BRIEF - Find the number of lines below in which the word "required" appears, and write that number only.

DATA FOR PROCESSING -
'''
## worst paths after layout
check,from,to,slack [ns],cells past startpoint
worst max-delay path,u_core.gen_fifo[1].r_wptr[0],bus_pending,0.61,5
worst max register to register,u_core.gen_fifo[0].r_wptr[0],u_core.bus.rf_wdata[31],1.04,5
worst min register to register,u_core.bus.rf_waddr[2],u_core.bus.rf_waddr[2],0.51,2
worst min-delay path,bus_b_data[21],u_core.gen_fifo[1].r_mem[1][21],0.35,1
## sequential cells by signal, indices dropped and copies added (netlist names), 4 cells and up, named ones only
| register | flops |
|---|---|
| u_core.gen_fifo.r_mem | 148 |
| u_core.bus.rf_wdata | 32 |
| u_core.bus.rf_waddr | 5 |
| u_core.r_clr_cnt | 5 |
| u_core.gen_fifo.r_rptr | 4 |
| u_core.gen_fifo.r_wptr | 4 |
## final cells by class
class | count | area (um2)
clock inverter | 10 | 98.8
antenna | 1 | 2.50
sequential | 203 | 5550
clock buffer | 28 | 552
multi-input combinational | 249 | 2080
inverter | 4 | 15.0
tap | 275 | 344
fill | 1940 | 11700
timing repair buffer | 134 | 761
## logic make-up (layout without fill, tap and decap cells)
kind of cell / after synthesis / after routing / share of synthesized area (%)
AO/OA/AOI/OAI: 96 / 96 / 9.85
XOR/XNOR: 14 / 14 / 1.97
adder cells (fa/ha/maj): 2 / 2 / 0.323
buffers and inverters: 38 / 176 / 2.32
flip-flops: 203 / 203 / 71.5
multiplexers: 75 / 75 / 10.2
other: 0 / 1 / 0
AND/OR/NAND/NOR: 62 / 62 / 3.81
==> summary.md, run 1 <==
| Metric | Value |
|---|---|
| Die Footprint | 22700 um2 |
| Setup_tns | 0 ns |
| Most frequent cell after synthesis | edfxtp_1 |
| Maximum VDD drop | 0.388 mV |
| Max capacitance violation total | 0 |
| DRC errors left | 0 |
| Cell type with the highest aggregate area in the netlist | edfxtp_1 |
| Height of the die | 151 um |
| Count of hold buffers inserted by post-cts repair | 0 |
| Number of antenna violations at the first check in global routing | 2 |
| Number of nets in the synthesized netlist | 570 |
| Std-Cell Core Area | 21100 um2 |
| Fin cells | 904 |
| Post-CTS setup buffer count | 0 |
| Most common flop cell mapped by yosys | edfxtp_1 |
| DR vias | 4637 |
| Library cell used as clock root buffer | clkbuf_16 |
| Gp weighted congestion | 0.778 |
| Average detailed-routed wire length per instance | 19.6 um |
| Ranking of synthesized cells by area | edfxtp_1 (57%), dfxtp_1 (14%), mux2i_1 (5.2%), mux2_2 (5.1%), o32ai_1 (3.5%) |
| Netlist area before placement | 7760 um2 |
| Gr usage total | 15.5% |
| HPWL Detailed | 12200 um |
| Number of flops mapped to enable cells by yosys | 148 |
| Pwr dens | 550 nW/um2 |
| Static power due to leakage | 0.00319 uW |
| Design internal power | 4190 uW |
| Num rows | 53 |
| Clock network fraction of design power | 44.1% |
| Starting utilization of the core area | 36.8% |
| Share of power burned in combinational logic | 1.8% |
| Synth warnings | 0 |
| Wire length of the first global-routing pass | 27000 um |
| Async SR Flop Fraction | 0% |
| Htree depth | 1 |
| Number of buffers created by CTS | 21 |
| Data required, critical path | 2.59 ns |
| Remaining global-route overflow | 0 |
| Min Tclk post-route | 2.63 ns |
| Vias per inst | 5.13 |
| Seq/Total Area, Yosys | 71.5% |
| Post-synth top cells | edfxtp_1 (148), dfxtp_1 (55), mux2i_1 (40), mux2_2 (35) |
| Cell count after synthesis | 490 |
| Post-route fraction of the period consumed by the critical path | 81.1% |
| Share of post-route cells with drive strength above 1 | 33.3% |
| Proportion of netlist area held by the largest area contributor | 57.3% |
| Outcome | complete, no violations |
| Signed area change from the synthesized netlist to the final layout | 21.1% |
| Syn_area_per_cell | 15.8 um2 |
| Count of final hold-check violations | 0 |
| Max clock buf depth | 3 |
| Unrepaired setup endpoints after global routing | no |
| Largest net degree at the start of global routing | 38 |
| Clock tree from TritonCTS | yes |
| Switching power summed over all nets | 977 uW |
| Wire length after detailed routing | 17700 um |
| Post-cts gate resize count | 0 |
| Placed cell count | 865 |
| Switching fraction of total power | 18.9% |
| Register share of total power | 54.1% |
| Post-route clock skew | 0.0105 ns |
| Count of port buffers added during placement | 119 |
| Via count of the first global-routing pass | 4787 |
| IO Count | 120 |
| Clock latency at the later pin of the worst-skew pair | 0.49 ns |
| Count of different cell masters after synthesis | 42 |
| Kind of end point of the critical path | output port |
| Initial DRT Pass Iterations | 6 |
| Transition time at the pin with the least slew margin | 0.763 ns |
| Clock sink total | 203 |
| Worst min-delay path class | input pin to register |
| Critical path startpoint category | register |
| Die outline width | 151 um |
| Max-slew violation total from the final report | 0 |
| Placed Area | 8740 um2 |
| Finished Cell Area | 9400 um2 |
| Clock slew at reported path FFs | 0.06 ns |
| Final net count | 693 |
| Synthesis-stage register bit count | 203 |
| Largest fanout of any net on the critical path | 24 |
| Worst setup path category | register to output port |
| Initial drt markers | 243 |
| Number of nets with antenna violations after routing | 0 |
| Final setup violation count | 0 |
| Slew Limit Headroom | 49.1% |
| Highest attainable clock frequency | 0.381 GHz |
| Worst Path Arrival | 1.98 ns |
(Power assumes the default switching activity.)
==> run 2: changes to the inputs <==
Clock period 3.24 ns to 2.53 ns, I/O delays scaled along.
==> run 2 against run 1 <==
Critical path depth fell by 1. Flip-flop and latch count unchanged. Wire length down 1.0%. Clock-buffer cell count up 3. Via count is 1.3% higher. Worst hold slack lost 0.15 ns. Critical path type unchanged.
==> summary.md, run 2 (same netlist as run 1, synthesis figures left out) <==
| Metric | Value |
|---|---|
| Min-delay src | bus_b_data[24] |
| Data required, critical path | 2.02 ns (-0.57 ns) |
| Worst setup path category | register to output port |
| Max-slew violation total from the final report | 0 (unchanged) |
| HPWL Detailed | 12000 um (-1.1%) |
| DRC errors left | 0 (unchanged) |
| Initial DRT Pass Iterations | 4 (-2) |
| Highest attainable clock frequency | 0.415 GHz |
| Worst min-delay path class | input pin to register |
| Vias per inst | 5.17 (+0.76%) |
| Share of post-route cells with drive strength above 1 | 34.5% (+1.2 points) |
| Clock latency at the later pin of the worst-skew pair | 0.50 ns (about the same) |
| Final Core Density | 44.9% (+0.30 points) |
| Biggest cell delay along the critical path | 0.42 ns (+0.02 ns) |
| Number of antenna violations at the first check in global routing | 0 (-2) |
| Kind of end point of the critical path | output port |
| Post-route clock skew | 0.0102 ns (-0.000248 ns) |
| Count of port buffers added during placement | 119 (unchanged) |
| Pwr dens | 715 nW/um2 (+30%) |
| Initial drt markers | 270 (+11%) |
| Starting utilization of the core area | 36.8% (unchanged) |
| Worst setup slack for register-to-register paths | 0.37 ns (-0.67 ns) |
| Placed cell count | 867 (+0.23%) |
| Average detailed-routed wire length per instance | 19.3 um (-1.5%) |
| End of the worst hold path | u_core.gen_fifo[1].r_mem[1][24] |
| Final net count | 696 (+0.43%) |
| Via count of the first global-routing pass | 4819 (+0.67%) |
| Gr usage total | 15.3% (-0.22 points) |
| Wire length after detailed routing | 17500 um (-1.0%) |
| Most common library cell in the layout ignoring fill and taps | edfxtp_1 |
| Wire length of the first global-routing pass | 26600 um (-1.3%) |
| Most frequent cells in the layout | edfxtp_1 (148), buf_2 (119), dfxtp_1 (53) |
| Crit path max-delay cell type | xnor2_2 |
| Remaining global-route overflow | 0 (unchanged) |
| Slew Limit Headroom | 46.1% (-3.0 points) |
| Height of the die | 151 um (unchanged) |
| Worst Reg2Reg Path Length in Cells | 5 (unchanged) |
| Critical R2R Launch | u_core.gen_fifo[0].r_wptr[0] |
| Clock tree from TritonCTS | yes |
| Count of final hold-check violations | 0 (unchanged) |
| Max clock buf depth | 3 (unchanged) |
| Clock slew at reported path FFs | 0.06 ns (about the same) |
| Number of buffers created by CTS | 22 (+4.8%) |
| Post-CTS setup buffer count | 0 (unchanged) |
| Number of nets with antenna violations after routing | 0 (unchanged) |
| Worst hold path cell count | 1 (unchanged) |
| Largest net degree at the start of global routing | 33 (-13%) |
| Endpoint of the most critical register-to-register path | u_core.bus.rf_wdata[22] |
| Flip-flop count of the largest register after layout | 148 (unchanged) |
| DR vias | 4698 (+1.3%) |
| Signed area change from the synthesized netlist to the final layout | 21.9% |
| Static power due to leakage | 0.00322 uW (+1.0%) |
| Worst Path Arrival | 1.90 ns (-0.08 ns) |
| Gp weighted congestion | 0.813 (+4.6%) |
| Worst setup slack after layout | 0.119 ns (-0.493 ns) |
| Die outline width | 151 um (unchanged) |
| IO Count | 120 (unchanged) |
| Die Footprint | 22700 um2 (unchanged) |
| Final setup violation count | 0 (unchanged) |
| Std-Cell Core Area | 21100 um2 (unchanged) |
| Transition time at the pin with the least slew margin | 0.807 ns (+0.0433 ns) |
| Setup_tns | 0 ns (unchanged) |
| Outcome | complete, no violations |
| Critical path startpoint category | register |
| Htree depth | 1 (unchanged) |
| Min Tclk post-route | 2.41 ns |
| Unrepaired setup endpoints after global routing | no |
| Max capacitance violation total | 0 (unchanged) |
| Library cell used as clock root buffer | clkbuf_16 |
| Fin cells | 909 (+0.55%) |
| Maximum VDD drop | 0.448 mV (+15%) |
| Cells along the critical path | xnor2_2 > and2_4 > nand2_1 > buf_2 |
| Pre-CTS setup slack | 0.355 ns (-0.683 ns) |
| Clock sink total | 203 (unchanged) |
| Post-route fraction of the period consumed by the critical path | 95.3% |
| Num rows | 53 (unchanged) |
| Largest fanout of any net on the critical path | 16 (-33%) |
[config.mk]
export PLATFORM = sky130hd
export DESIGN_NAME = sfu_csr_lane_splitter_flat
export DESIGN_NICKNAME = d
export VERILOG_FILES = /design/src/rtl/sfu_csr_lane_splitter_if.sv /design/src/rtl/sfu_csr_lane_splitter.sv /design/src/flat_wrapper.sv
export SDC_FILE = /design/constraint.sdc
export NUM_CORES = 1
export LEC_CHECK = 0
export CORE_AREA = 2 2 157 159
export DETAILED_ROUTE_END_ITERATION = 16
export DIE_AREA = 0 0 159 161
export GPL_ROUTABILITY_DRIVEN = 0
export PLACE_DENSITY = 0.71
export SYNTH_ARGS = -nofsm -noshare
export SYNTH_HDL_FRONTEND = slang
export SYNTH_SLANG_ARGS = --single-unit
[constraint.sdc]
create_clock -name clk -period 11.5 [get_ports clk]
set_input_delay 2.3 -clock clk [delete_from_list [all_inputs] [get_ports clk]]
set_output_delay 2.3 -clock clk [all_outputs]
set_load 0.02 [all_outputs]
<file path="src/rtl/md_seq_ctrl.sv">
// Sequencer for an iterative unsigned multiply/divide unit beside the EX-stage ALU.
// It performs one shift-add or restoring-divide step per cycle and reports the result with a one-cycle done pulse.
module md_seq_ctrl #(
  parameter int WIDTH = 32,
  parameter int CNT_W = 5
) (
  input  logic             clk,
  input  logic             rst_n,
  input  logic             start,
  input  logic [1:0]       op,
  input  logic [WIDTH-1:0] src_a,
  input  logic [WIDTH-1:0] src_b,
  input  logic             flush,
  output logic             busy,
  output logic             stall,
  output logic             done,
  output logic [WIDTH-1:0] result
);

  typedef enum logic [1:0] {
    S_IDLE = 2'b00,
    S_CALC = 2'b01,
    S_DONE = 2'b10
  } state_t;

  localparam logic [1:0] OP_MUL   = 2'b00;
  localparam logic [1:0] OP_MULHU = 2'b01;
  localparam logic [1:0] OP_DIVU  = 2'b10;
  localparam logic [CNT_W-1:0] LAST_ITER = CNT_W'(WIDTH - 1);

  state_t             state_reg, state_next;
  logic               busy_reg, busy_next;
  logic               done_reg, done_next;
  logic [WIDTH-1:0]   result_reg, result_next;

  logic [1:0]         op_reg;
  logic [WIDTH-1:0]   a_reg;
  logic [WIDTH-1:0]   b_reg;
  logic [CNT_W-1:0]   cnt_reg;
  logic [2*WIDTH-1:0] prod_reg;
  logic [WIDTH-1:0]   rem_reg;
  logic [WIDTH-1:0]   quo_reg;

  logic               load;
  logic               step;
  logic               finish;
  logic               div_zero;

  // Multiply step: the product's upper half accumulates and the whole register shifts right.
  logic [WIDTH:0]     mul_sum;
  logic [2*WIDTH-1:0] prod_step;
  // Divide step: bring in the next dividend bit, then try to subtract the divisor.
  logic [WIDTH:0]     div_shift;
  logic [WIDTH+1:0]   div_diff;
  logic [WIDTH-1:0]   rem_step;
  logic [WIDTH-1:0]   quo_step;
  logic               unused_bits;

  assign mul_sum   = {1'b0, prod_reg[2*WIDTH-1:WIDTH]} + (prod_reg[0] ? {1'b0, a_reg} : '0);
  assign prod_step = {mul_sum, prod_reg[WIDTH-1:1]};

  assign div_shift = {rem_reg, quo_reg[WIDTH-1]};
  assign div_diff  = {1'b0, div_shift} - {2'b00, b_reg};
  assign rem_step  = div_diff[WIDTH+1] ? div_shift[WIDTH-1:0] : div_diff[WIDTH-1:0];
  assign quo_step  = {quo_reg[WIDTH-2:0], ~div_diff[WIDTH+1]};
  // After a successful subtract the difference is below the divisor, so bit WIDTH is always zero.
  assign unused_bits = div_diff[WIDTH];

  always_ff @(posedge clk or negedge rst_n) begin
    if (!rst_n) begin
      state_reg <= S_IDLE;
      busy_reg  <= 1'b0;
      done_reg  <= 1'b0;
    end else begin
      state_reg <= state_next;
      busy_reg  <= busy_next;
      done_reg  <= done_next;
    end
  end

  always_comb begin
    state_next = state_reg;
    busy_next  = 1'b0;
    done_next  = 1'b0;
    load       = 1'b0;
    step       = 1'b0;
    finish     = 1'b0;
    div_zero   = 1'b0;
    stall      = 1'b0;
    case (state_reg)
      S_IDLE: begin
        if (start && !flush) begin
          load      = 1'b1;
          stall     = 1'b1;
          busy_next = 1'b1;
          if (op[1] && (src_b == '0)) begin
            div_zero   = 1'b1;
            done_next  = 1'b1;
            state_next = S_DONE;
          end else begin
            state_next = S_CALC;
          end
        end
      end
      S_CALC: begin
        stall = 1'b1;
        if (flush) begin
          state_next = S_IDLE;
        end else begin
          step      = 1'b1;
          busy_next = 1'b1;
          if (cnt_reg == LAST_ITER) begin
            finish     = 1'b1;
            done_next  = 1'b1;
            state_next = S_DONE;
          end
        end
      end
      S_DONE: begin
        // The pulse is already on the output; flush or not, the next cycle is IDLE.
        state_next = S_IDLE;
      end
      default: begin
        state_next = S_IDLE;
      end
    endcase
  end

  always_comb begin
    result_next = result_reg;
    if (div_zero) begin
      result_next = op[0] ? src_a : '1;
    end else if (finish) begin
      case (op_reg)
        OP_MUL:   result_next = prod_step[WIDTH-1:0];
        OP_MULHU: result_next = prod_step[2*WIDTH-1:WIDTH];
        OP_DIVU:  result_next = quo_step;
        default:  result_next = rem_step;
      endcase
    end
  end

  always_ff @(posedge clk or negedge rst_n) begin
    if (!rst_n) begin
      op_reg     <= '0;
      a_reg      <= '0;
      b_reg      <= '0;
      cnt_reg    <= '0;
      prod_reg   <= '0;
      rem_reg    <= '0;
      quo_reg    <= '0;
      result_reg <= '0;
    end else begin
      if (load) begin
        op_reg   <= op;
        a_reg    <= src_a;
        b_reg    <= src_b;
        cnt_reg  <= '0;
        prod_reg <= {{WIDTH{1'b0}}, src_b};
        rem_reg  <= '0;
        quo_reg  <= src_a;
      end else if (step) begin
        cnt_reg  <= cnt_reg + CNT_W'(1);
        prod_reg <= prod_step;
        rem_reg  <= rem_step;
        quo_reg  <= quo_step;
      end
      if (div_zero || finish) begin
        result_reg <= result_next;
      end
    end
  end

  assign busy   = busy_reg;
  assign done   = done_reg;
  assign result = result_reg;

endmodule

</file>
'''
TASK OUTPUT - 2